Meyvisch Paul, Alonso Ariel, Van der Elst Wim, Molenberghs Geert
Galapagos NV, Mechelen, Belgium.
I-BioStat, KU Leuven, Belgium.
Pharm Stat. 2019 May;18(3):304-315. doi: 10.1002/pst.1924. Epub 2018 Dec 21.
The individual causal association (ICA) has recently been introduced as a metric of surrogacy in a causal-inference framework. The ICA is defined on the unit interval and quantifies the association between the individual causal effect on the surrogate (ΔS) and true (ΔT) endpoint.
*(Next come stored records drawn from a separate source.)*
This is an optimization exercise on Yosys and OpenROAD, whose aim is small area and a short achievable clock period, not a production implementation.
At most, simulation tests tie the RTL to the original design; equivalence was not proved.
No activity file was given, so power comes from the tool's default toggle rates.

pine:
==> module rx_dma_packetizer, before the edit <==
module rx_dma_packetizer #(
    parameter int FIFO_DEPTH    = 64,
    parameter int FRAME_SAMPLES = 256
) (
    input  logic        clk,
    input  logic        rst,
    input  logic        enable,
    input  logic        s_valid,
    input  logic [15:0] s_i,
    input  logic [15:0] s_q,
    output logic        m_axis_valid,
    input  logic        m_axis_ready,
    output logic [7:0]  m_axis_data,
    output logic        m_axis_last,
    output logic        overflow,
    output logic [15:0] drop_count,
    input  logic        clear_status
);
    localparam logic [1:0] c_ST_IDLE = 2'd0;
    localparam logic [1:0] c_ST_RUN  = 2'd1;
    localparam logic [1:0] c_ST_PAD  = 2'd2;
    logic [1:0]  r_state;
    logic [7:0]  r_wr_pos;       
    logic [7:0]  r_rd_pos;       
    logic [31:0] r_mem [0:63];
    logic        r_valid;
    logic [1:0]  r_byte_idx;
    logic [7:0]  r_data;
    logic [31:0] r_hold;
    logic        r_last;
    logic        r_overflow;
    logic [15:0] r_drop_count;
    wire w_lo_eq   = (r_wr_pos[5:0] == r_rd_pos[5:0]);
    wire w_hi_eq   = (r_wr_pos[7:6] == r_rd_pos[7:6]);
    logic r_full;                
    wire w_full    = r_full;
    wire w_empty   = w_lo_eq && w_hi_eq;
    wire w_run_acc    = (r_state == c_ST_RUN) && enable;
    wire w_in_pad     = (r_state == c_ST_PAD);
    wire w_frame_last = (r_wr_pos == 8'hFF);
    wire w_pad_write  = w_in_pad && !w_full;
    wire w_push       = (w_run_acc && s_valid && !w_full) || w_pad_write;
    wire w_drop       = w_run_acc && s_valid && w_full;
    wire w_hs      = r_valid && m_axis_ready;
    wire w_pop     = !w_empty && (!r_valid || (w_hs && (r_byte_idx == 2'd3)));
    always_ff @(posedge clk) begin
        if (rst) begin
            r_state <= c_ST_IDLE;
        end else begin
            case (r_state)
                c_ST_IDLE: if (enable) r_state <= c_ST_RUN;
                c_ST_RUN:  if (!enable) r_state <= (r_wr_pos == 8'd0) ? c_ST_IDLE : c_ST_PAD;
                c_ST_PAD:  if (w_pad_write && w_frame_last) r_state <= c_ST_IDLE;
                default:   r_state <= c_ST_IDLE;
            endcase
        end
    end
    logic [63:0] w_wr_sel;
    logic [63:0] w_rd_sel;
    logic [63:0] r_rd_sel;       
    logic [7:0]  r_wr_lo;        
    logic [7:0]  r_wr_hi;        
    logic [7:0]  r_wr_hen;       
    logic [31:0] w_wr_data;
    logic [31:0] w_rd_data;
    always_comb begin
        for (int k = 0; k < 64; k++) begin
            w_wr_sel[k] = r_wr_lo[k % 8] && r_wr_hen[k / 8];
        end
    end
    assign w_rd_sel  = r_rd_sel;
    assign w_wr_data = w_in_pad ? 32'd0 : {s_q, s_i};
    always_ff @(posedge clk) begin
        for (int k = 0; k < 64; k++) begin
            if (w_wr_sel[k]) r_mem[k] <= w_wr_data;
        end
    end
    always_comb begin
        w_rd_data = '0;
        for (int k = 0; k < 64; k++) begin
            w_rd_data = w_rd_data | ({32{w_rd_sel[k]}} & r_mem[k]);
        end
    end
    always_ff @(posedge clk) begin
        if (rst) begin
            r_wr_pos <= '0;
            r_rd_pos <= '0;
        end else begin
            if (w_push) r_wr_pos <= r_wr_pos + 8'd1;
            if (w_pop)  r_rd_pos <= r_rd_pos + 8'd1;
        end
    end
    wire w_count_63 = ((r_wr_pos + 8'd1 - r_rd_pos) == 8'd64);
    wire w_full_next = w_pop ? 1'b0 : (w_push ? w_count_63 : r_full);
    wire [7:0] w_wr_hi_next = (w_push && r_wr_lo[7]) ? {r_wr_hi[6:0], r_wr_hi[7]} : r_wr_hi;
    always_ff @(posedge clk) begin
        if (rst) begin
            r_full   <= 1'b0;
            r_wr_lo  <= 8'd1;
            r_wr_hi  <= 8'd1;
            r_wr_hen <= 8'd1;
        end else begin
            r_full   <= w_full_next;
            r_wr_hi  <= w_wr_hi_next;
            r_wr_hen <= w_wr_hi_next & {8{!w_full_next}};
            if (w_push) r_wr_lo <= {r_wr_lo[6:0], r_wr_lo[7]};
        end
    end
    always_ff @(posedge clk) begin
        if (rst) begin
            r_rd_sel <= 64'd1;
        end else if (w_pop) begin
            r_rd_sel <= {r_rd_sel[62:0], r_rd_sel[63]};
        end
    end
    always_ff @(posedge clk) begin
        if (rst) begin
            r_valid    <= 1'b0;
            r_byte_idx <= 2'd0;
            r_last     <= 1'b0;
        end else begin
            if (w_pop)
                r_valid <= 1'b1;
            else if (w_hs && (r_byte_idx == 2'd3))
                r_valid <= 1'b0;
            if (w_hs) begin
                r_byte_idx <= r_byte_idx + 2'd1;
                r_last     <= (r_byte_idx == 2'd2) && (r_rd_pos == 8'd0);
            end
        end
    end
    wire [1:0] w_idx_next = r_byte_idx + {1'b0, w_hs};
    logic [7:0] w_hold_byte;
    always_comb begin
        case (w_idx_next)
            2'd0:    w_hold_byte = r_hold[7:0];
            2'd1:    w_hold_byte = r_hold[15:8];
            2'd2:    w_hold_byte = r_hold[23:16];
            default: w_hold_byte = r_hold[31:24];
        endcase
    end
    always_ff @(posedge clk) begin
        r_data <= w_pop ? w_rd_data[7:0] : w_hold_byte;
        if (w_pop) begin
            r_hold <= w_rd_data;
        end
    end
    assign m_axis_data  = r_data;
    assign m_axis_last  = r_last;
    assign m_axis_valid = r_valid;
    always_ff @(posedge clk) begin
        if (rst) begin
            r_overflow   <= 1'b0;
            r_drop_count <= 16'd0;
        end else if (w_drop) begin
            r_overflow   <= 1'b1;
            r_drop_count <= clear_status ? 16'd1 :
                            (&r_drop_count) ? r_drop_count : r_drop_count + 16'd1;
        end else if (clear_status) begin
            r_overflow   <= 1'b0;
            r_drop_count <= 16'd0;
        end
    end
    assign overflow   = r_overflow;
    assign drop_count = r_drop_count;
endmodule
In addition, the ICA offers a general assessment of the surrogate predictive value, taking value 1 when there is a deterministic relationship between ΔT and ΔS, and value 0 when both causal effects are independent. However, when one moves away from the previous two extreme scenarios, the interpretation of the ICA becomes challenging. In the present work, a new metric of surrogacy, the minimum probability of a prediction error (PPE), is introduced when both endpoints are binary, ie, the probability of erroneously predicting the value of ΔT using ΔS. Although the PPE has a more straightforward interpretation than the ICA, its magnitude is bounded above by a quantity that depends on the true endpoint. For this reason, the reduction in prediction error (RPE) attributed to the surrogate is defined. The RPE always lies in the unit interval, taking value 1 if prediction is perfect and 0 if ΔS conveys no information on ΔT. The methodology is illustrated using data from two clinical trials and a user-friendly R package Surrogate is provided to carry out the validation exercise.
个体因果关联(ICA)最近在因果推断框架中被引入作为替代指标。ICA在单位区间上定义,量化了个体对替代指标(ΔS)的因果效应与真实(ΔT)终点之间的关联。此外,ICA提供了对替代指标预测价值的一般评估,当ΔT和ΔS之间存在确定性关系时取值为1,当两个因果效应独立时取值为0。然而,当偏离前两种极端情况时,ICA的解释变得具有挑战性。在本研究中,当两个终点均为二元变量时,即使用ΔS错误预测ΔT值的概率,引入了一种新的替代指标——预测误差最小概率(PPE)。尽管PPE的解释比ICA更直接,但其大小以上界为一个取决于真实终点的量。因此,定义了归因于替代指标的预测误差减少量(RPE)。RPE始终位于单位区间内,如果预测完美则取值为1,如果ΔS没有传达关于ΔT的任何信息则取值为0。使用来自两项临床试验的数据说明了该方法,并提供了一个用户友好的R包Surrogate来进行验证。